- [What to work on] Would you copy out each line of the records below that includes the word "flip"?

[Stored data]
'''

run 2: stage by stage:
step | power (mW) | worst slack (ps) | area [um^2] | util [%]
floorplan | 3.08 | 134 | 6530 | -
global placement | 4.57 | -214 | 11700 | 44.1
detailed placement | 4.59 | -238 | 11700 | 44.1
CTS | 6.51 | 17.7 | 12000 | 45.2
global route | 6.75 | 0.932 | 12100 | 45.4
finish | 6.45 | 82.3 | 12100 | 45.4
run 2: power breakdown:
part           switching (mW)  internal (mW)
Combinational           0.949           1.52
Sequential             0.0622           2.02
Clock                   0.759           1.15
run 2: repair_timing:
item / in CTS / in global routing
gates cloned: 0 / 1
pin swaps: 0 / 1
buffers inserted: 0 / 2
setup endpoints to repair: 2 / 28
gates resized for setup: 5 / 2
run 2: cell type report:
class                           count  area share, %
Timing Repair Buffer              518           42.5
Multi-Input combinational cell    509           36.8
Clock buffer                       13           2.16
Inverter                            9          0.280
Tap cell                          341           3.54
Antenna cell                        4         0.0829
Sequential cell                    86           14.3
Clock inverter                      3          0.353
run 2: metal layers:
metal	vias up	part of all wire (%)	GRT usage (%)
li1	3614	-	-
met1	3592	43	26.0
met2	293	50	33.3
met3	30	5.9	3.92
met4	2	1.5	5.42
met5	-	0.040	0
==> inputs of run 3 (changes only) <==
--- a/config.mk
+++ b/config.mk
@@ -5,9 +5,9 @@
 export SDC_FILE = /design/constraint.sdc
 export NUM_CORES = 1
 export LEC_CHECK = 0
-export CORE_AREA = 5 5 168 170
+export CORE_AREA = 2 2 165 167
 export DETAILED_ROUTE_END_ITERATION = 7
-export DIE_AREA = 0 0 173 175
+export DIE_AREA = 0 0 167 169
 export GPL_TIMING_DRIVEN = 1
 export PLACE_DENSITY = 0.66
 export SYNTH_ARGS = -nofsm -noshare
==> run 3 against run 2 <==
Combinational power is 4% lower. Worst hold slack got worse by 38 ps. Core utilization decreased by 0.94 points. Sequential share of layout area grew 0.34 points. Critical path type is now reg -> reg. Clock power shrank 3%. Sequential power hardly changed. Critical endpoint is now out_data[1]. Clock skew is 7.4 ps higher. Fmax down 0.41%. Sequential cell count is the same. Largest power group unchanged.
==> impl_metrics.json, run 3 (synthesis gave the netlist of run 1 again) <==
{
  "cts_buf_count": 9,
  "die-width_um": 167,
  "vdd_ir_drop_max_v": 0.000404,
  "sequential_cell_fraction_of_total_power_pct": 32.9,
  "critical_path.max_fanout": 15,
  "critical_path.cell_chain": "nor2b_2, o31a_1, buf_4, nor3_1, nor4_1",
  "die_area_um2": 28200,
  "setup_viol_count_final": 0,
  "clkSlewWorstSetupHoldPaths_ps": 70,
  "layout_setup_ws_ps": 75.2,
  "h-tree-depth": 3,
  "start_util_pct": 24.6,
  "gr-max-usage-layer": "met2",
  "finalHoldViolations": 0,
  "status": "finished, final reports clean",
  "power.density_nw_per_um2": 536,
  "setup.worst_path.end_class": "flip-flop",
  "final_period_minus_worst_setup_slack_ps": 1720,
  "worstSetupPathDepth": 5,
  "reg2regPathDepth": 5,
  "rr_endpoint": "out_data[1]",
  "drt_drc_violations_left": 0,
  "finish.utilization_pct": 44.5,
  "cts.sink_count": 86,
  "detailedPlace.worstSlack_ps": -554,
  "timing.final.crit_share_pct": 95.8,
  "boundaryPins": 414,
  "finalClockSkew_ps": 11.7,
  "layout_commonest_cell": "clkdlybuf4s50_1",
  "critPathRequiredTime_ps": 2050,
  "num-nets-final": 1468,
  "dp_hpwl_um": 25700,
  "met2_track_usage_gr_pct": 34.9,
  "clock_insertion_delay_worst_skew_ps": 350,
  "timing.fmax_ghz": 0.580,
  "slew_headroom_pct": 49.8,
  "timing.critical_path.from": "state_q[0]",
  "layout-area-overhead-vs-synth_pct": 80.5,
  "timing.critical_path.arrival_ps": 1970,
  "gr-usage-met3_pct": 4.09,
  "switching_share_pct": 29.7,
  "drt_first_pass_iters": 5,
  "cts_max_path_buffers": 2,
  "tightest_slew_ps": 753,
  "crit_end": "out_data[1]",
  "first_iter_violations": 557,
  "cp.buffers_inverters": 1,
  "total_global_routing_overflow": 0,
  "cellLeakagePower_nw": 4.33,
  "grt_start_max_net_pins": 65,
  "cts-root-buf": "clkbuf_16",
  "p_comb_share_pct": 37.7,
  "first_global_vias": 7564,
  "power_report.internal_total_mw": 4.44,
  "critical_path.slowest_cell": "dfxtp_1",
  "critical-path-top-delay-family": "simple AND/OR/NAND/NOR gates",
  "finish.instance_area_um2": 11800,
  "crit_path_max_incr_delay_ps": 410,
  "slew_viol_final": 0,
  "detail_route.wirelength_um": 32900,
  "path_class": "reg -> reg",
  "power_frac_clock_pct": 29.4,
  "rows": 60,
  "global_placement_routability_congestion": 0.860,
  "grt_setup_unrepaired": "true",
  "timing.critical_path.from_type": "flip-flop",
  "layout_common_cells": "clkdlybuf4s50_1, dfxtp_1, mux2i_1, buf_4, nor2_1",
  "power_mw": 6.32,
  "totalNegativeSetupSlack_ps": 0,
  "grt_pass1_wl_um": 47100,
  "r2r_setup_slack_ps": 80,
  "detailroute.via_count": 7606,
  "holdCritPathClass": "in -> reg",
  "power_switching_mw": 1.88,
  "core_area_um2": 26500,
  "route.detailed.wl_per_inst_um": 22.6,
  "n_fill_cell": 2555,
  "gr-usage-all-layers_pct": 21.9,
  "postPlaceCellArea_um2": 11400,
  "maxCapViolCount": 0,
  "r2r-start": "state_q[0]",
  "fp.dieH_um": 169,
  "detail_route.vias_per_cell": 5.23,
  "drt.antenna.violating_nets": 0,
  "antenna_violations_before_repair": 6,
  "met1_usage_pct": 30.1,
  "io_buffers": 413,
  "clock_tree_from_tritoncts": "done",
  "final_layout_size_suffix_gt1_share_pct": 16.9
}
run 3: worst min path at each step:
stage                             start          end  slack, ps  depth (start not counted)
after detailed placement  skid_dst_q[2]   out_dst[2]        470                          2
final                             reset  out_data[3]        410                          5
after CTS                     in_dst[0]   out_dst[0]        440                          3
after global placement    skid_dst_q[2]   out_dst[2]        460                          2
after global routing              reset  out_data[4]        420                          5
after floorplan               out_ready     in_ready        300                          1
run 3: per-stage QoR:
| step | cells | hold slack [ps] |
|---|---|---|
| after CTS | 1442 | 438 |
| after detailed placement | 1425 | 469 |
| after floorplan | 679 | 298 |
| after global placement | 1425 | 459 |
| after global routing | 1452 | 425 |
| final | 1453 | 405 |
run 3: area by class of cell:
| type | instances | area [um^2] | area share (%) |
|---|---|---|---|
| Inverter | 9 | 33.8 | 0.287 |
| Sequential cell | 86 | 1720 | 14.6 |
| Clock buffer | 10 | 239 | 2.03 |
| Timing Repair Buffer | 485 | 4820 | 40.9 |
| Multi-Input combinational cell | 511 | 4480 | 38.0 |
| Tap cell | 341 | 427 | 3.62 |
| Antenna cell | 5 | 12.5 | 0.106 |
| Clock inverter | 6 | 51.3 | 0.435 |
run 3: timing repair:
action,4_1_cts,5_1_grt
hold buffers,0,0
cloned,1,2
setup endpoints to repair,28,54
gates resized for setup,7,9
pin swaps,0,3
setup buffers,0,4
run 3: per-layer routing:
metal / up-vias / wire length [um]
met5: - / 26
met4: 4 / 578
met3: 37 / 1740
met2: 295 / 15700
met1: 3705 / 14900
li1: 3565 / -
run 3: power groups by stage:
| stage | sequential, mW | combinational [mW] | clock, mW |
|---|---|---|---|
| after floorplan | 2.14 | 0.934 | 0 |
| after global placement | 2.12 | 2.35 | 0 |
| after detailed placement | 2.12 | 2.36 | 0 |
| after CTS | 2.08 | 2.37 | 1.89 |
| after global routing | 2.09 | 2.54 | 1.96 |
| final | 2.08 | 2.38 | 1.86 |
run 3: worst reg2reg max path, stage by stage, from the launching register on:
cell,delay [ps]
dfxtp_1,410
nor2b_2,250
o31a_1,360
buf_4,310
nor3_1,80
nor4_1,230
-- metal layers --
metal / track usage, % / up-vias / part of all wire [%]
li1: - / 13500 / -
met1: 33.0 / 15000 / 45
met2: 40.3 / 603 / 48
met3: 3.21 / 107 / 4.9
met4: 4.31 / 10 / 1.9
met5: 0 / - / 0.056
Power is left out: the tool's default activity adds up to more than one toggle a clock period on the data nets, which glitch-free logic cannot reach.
[src/rtl/ternary_sdm_mod_pkg.sv]
`default_nettype none
// ============================================================================
//  Module   : sdm_pkg
//  Purpose  : Shared defaults and 1.5-bit drive codes for the ternary
//             second-order sigma-delta modulator.
//  Revision : 1.0  initial release
// ============================================================================
package sdm_pkg;

    localparam int SDM_DATA_W   = 16;
    localparam int SDM_OSR_LOG2 = 6;
    localparam int SDM_ACC_W    = SDM_DATA_W + 4;

    // Drive code is {out_p, out_n}; 2'b11 is never produced.
    typedef logic [1:0] drv_t;

    localparam drv_t DRV_ZERO = 2'b00;
    localparam drv_t DRV_POS  = 2'b10;
    localparam drv_t DRV_NEG  = 2'b01;

endpackage : sdm_pkg
`default_nettype wire

[src/rtl/ternary_sdm_mod_if.sv]
`default_nettype none
// ============================================================================
//  Module   : ternary_sdm_mod_if
//  Purpose  : PCM sample handshake between a sample source and the modulator.
//  Revision : 1.0  initial release
// ============================================================================
interface ternary_sdm_mod_if
    import sdm_pkg::*;
#(
    parameter int DATA_W = SDM_DATA_W
);
    logic signed [DATA_W-1:0] sample_data;
    logic                     sample_valid;
    logic                     sample_ready;

    // Sample source side
    modport master (
        output sample_data,
        output sample_valid,
        input  sample_ready
    );

    // Modulator side
    modport slave (
        input  sample_data,
        input  sample_valid,
        output sample_ready
    );
endinterface : ternary_sdm_mod_if
`default_nettype wire

[src/rtl/sdm_sat_integrator.sv]
`default_nettype none
// ============================================================================
//  Module   : sdm_sat_integrator
//  Purpose  : Signed accumulator with saturation to the ACC_W range and a
//             per-cycle clip indication. Held at zero while i_en is low.
//  Revision : 1.0  initial release
// ============================================================================
module sdm_sat_integrator
    import sdm_pkg::*;
#(
    parameter int ACC_W = SDM_ACC_W
) (
    input  wire logic                    clk,
    input  wire logic                    rst,
    input  wire logic                    i_en,
    input  wire logic signed [ACC_W:0]   i_delta,
    output logic signed [ACC_W-1:0]      o_acc,
    output logic signed [ACC_W-1:0]      o_acc_next,
    output logic                         o_clip
);

    localparam logic signed [ACC_W-1:0] c_MAX = {1'b0, {(ACC_W-1){1'b1}}};
    localparam logic signed [ACC_W-1:0] c_MIN = {1'b1, {(ACC_W-1){1'b0}}};

    logic signed [ACC_W-1:0] r_acc;
    logic signed [ACC_W+1:0] w_sum;
    logic                    w_clip;
    logic signed [ACC_W-1:0] w_next;

    // Two guard bits make the sum exact; it fits ACC_W only when the top three bits agree
    always_comb begin
        w_sum  = {{2{r_acc[ACC_W-1]}}, r_acc} + {i_delta[ACC_W], i_delta};
        w_clip = !((w_sum[ACC_W+1:ACC_W-1] == 3'b000) ||
                   (w_sum[ACC_W+1:ACC_W-1] == 3'b111));
        w_next = w_sum[ACC_W-1:0];
        if (w_clip) begin
            w_next = w_sum[ACC_W+1] ? c_MIN : c_MAX;
        end
    end

    // Accumulator register, cleared whenever the modulator is idle
    always_ff @(posedge clk or posedge rst) begin
        if (rst) begin
            r_acc <= '0;
        end else if (!i_en) begin
            r_acc <= '0;
        end else begin
            r_acc <= w_next;
        end
    end

    assign o_acc      = r_acc;
    assign o_acc_next = w_next;
    assign o_clip     = w_clip;

endmodule : sdm_sat_integrator
`default_nettype wire

[src/rtl/ternary_sdm_mod.sv]
`default_nettype none
// ============================================================================
//  Module   : ternary_sdm_mod
//  Purpose  : Second-order sigma-delta modulator with a three-level
//             (+FS / 0 / -FS) registered output, zero-order-held PCM input,
//             and sticky underrun / overload flags.
//  Revision : 1.0  initial release
// ============================================================================
module ternary_sdm_mod
    import sdm_pkg::*;
#(
    parameter int DATA_W   = SDM_DATA_W,
    parameter int OSR_LOG2 = SDM_OSR_LOG2,
    parameter int ACC_W    = DATA_W + 4
) (
    input  wire logic          clk,
    input  wire logic          rst,
    input  wire logic          enable,
    input  wire logic          clr_flags,
    ternary_sdm_mod_if.slave   s_if,
    output logic               out_p,
    output logic               out_n,
    output logic               underrun,
    output logic               overload
);

    localparam logic [OSR_LOG2-1:0] c_TICK_LAST = {OSR_LOG2{1'b1}};
    // Full-scale feedback magnitude 2^(DATA_W-1), in the error-path width
    localparam logic signed [ACC_W:0] c_FS =
        {{(ACC_W+1-DATA_W){1'b0}}, 1'b1, {(DATA_W-1){1'b0}}};
    // Quantizer threshold 2^(DATA_W-2), in accumulator width
    localparam logic signed [ACC_W-1:0] c_TH =
        {{(ACC_W-DATA_W+1){1'b0}}, 1'b1, {(DATA_W-2){1'b0}}};
    localparam logic signed [ACC_W-1:0] c_NTH = -c_TH;

    logic [OSR_LOG2-1:0]      r_tick;
    logic signed [DATA_W-1:0] r_x_hold;
    drv_t                     r_drv;
    logic                     r_underrun;
    logic                     r_overload;

    logic                     w_ready;
    logic                     w_accept;
    logic                     w_miss;
    logic signed [ACC_W:0]    w_fb;
    logic signed [ACC_W:0]    w_x_ext;
    logic signed [ACC_W:0]    w_i1_ext;
    logic signed [ACC_W:0]    w_diff1;
    logic signed [ACC_W:0]    w_diff2;
    logic signed [ACC_W:0]    w_d1;
    logic signed [ACC_W:0]    w_d2;
    logic signed [ACC_W-1:0]  w_i1;
    logic signed [ACC_W-1:0]  w_i1_next;
    logic signed [ACC_W-1:0]  w_i2;
    logic signed [ACC_W-1:0]  w_i2_next;
    logic                     w_clip1;
    logic                     w_clip2;
    drv_t                     w_q;
    logic                     w_unused;

    assign w_ready  = enable && (r_tick == c_TICK_LAST);
    assign w_accept = w_ready && s_if.sample_valid;
    assign w_miss   = w_ready && !s_if.sample_valid;

    // Feedback value from the current drive code and both loop error terms
    always_comb begin
        w_fb = '0;
        if (r_drv == DRV_POS) begin
            w_fb = c_FS;
        end else if (r_drv == DRV_NEG) begin
            w_fb = -c_FS;
        end
        w_x_ext  = {{(ACC_W+1-DATA_W){r_x_hold[DATA_W-1]}}, r_x_hold};
        w_i1_ext = {w_i1[ACC_W-1], w_i1};
        w_diff1  = w_x_ext - w_fb;
        w_diff2  = w_i1_ext - w_fb;
        w_d1     = w_diff1 >>> 1;
        w_d2     = w_diff2 >>> 1;
    end

    sdm_sat_integrator #(.ACC_W(ACC_W)) u_int1 (
        .clk        (clk),
        .rst        (rst),
        .i_en       (enable),
        .i_delta    (w_d1),
        .o_acc      (w_i1),
        .o_acc_next (w_i1_next),
        .o_clip     (w_clip1)
    );

    sdm_sat_integrator #(.ACC_W(ACC_W)) u_int2 (
        .clk        (clk),
        .rst        (rst),
        .i_en       (enable),
        .i_delta    (w_d2),
        .o_acc      (w_i2),
        .o_acc_next (w_i2_next),
        .o_clip     (w_clip2)
    );

    // Next i1 and the registered i2 are not consumed by the loop
    assign w_unused = ^{w_i1_next, w_i2};

    // Three-level quantizer applied to the value i2 takes this cycle
    always_comb begin
        w_q = DRV_ZERO;
        if (w_i2_next >= c_TH) begin
            w_q = DRV_POS;
        end else if (w_i2_next < c_NTH) begin
            w_q = DRV_NEG;
        end
    end

    // Sample-period counter, held input sample and registered drive code
    always_ff @(posedge clk or posedge rst) begin
        if (rst) begin
            r_tick   <= '0;
            r_x_hold <= '0;
            r_drv    <= DRV_ZERO;
        end else if (!enable) begin
            r_tick   <= '0;
            r_x_hold <= '0;
            r_drv    <= DRV_ZERO;
        end else begin
            r_tick <= r_tick + OSR_LOG2'(1);
            r_drv  <= w_q;
            if (w_accept) begin
                r_x_hold <= s_if.sample_data;
            end
        end
    end

    // Sticky flags: clear first, so a same-cycle set event overrides it
    always_ff @(posedge clk or posedge rst) begin
        if (rst) begin
            r_underrun <= 1'b0;
            r_overload <= 1'b0;
        end else begin
            if (clr_flags) begin
                r_underrun <= 1'b0;
                r_overload <= 1'b0;
            end
            if (w_miss) begin
                r_underrun <= 1'b1;
            end
            if (enable && (w_clip1 || w_clip2)) begin
                r_overload <= 1'b1;
            end
        end
    end

    assign s_if.sample_ready = w_ready;
    assign out_p             = r_drv[1];
    assign out_n             = r_drv[0];
    assign underrun          = r_underrun;
    assign overload          = r_overload;

endmodule : ternary_sdm_mod
`default_nettype wire

[src/flat_wrapper.sv]
// flat-port wrapper written by rule: the top's interface ports become plain ports
module ternary_sdm_mod_flat import sdm_pkg::*;
#(
    parameter int DATA_W   = SDM_DATA_W,
    parameter int OSR_LOG2 = SDM_OSR_LOG2,
    parameter int ACC_W    = DATA_W + 4
)
  (clk, rst, enable, clr_flags, out_p, out_n, underrun, overload, s_if_sample_data, s_if_sample_valid, s_if_sample_ready);
  ternary_sdm_mod_if #(.DATA_W(DATA_W)) s_if_i ();
  input  wire logic clk;
  input  wire logic rst;
  input  wire logic enable;
  input  wire logic clr_flags;
  output logic out_p;
  output logic out_n;
  output logic underrun;
  output logic overload;
  input wire logic [$bits(s_if_i.sample_data)-1:0] s_if_sample_data;
  input wire logic [$bits(s_if_i.sample_valid)-1:0] s_if_sample_valid;
  output wire logic [$bits(s_if_i.sample_ready)-1:0] s_if_sample_ready;
  assign s_if_i.sample_data = s_if_sample_data;
  assign s_if_i.sample_valid = s_if_sample_valid;
  assign s_if_sample_ready = s_if_i.sample_ready;
  ternary_sdm_mod #(.DATA_W(DATA_W), .OSR_LOG2(OSR_LOG2), .ACC_W(ACC_W)) u_core (.clk(clk), .rst(rst), .enable(enable), .clr_flags(clr_flags), .s_if(s_if_i), .out_p(out_p), .out_n(out_n), .underrun(underrun), .overload(overload));
endmodule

'''

- [Output below]
  "setup.worst_path.end_class": "flip-flop",
  "timing.critical_path.from_type": "flip-flop",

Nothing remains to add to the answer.